Ti750 is currently the highest temperature high-temperature titanium alloy used in China. Its composition is Ti-6Al-4Sn-9Zr-1.21Nb-1.6W-0.3Si, and its short-term use temperature can reach 750°C. The typical feature is the use of element W to improve high temperature performance, and element Si to improve alloy creep resistance. However, the content of Al in Ti750 is relatively high. After long-term aging or thermal exposure, a certain ordered phase Ti3X (X is Al, Sn, etc.) will be precipitated. ), resulting in a serious decrease in the ductility and toughness of the alloy at room temperature.
In summary, it is difficult for the long-term use temperature of high-temperature titanium alloys in the world to exceed 600°C. The main reason is that the use temperature is higher than 600°C. On the one hand, it is difficult to match and coordinate the thermal strength and thermal stability of the alloy; The oxidizing property drops sharply, resulting in a decrease in thermal stability and fatigue performance. Corresponding to the parts used in the compressor part of aero engines, there is also a risk of titanium fire. The possible solutions are:
- Seek new additional elements.
- Rely on the role of rare earth elements: internal oxidation forms the rare earth oxide to purify the matrix, the use of the difference between the rare earth oxidation and the thermal expansion coefficient of the matrix to form dislocation rings during the cooling process to strengthen the matrix, refine the as-cast grains, and improve thermal stability. Therefore, it is necessary to fully explore the role of rare earth elements.
- Reasonably regulate and control thermal processing technology and heat treatment system.
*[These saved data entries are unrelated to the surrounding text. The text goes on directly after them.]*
File: src/rtl/psp_pkg.sv
package psp_pkg;
  // RTS field codes in control bits 6:5
  localparam logic [1:0] RTS_LOW      = 2'b00;
  localparam logic [1:0] RTS_LOW_TXI  = 2'b01;
  localparam logic [1:0] RTS_HIGH     = 2'b10;
  localparam logic [1:0] RTS_LOW_BRK  = 2'b11;
  // control write low bits that request a master reset
  localparam logic [1:0] MRESET_CODE  = 2'b11;
  // status bit positions
  localparam int ST_RXFULL = 0;
  localparam int ST_TXEMPTY = 1;
  localparam int ST_IRQ = 7;
  // control bit positions
  localparam int CT_RIE = 7;
  localparam int CT_RTS_LO = 5;
endpackage

File: src/rtl/psp_tick_gate.sv
module psp_tick_gate #(
  parameter int SAMPLE_BITS = 8
) (
  input  logic clk,
  input  logic rst,
  output logic sample
);
  logic [SAMPLE_BITS-1:0] tick_cnt;

  always_ff @(posedge clk) begin
    if (rst) tick_cnt <= '0;
    else     tick_cnt <= tick_cnt + 1'b1;
  end

  assign sample = (tick_cnt == '0);
endmodule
Through the precise control of the thermal processing process, including the control of the thermal processing temperature, strain rate, deformation amount and subsequent cooling rate, the precise prediction of the structure can be achieved. Corresponding performance of the structure and precise organization control are crucial to seeking the best overall performance matching mode of the alloy. For some alloys with performance requirements in a specified direction, the deformation process can also be controlled to form a preferred orientation along that direction, thereby improving its performance in a certain direction.
- A large number of researches on alloy anti-oxidation coatings have been carried out.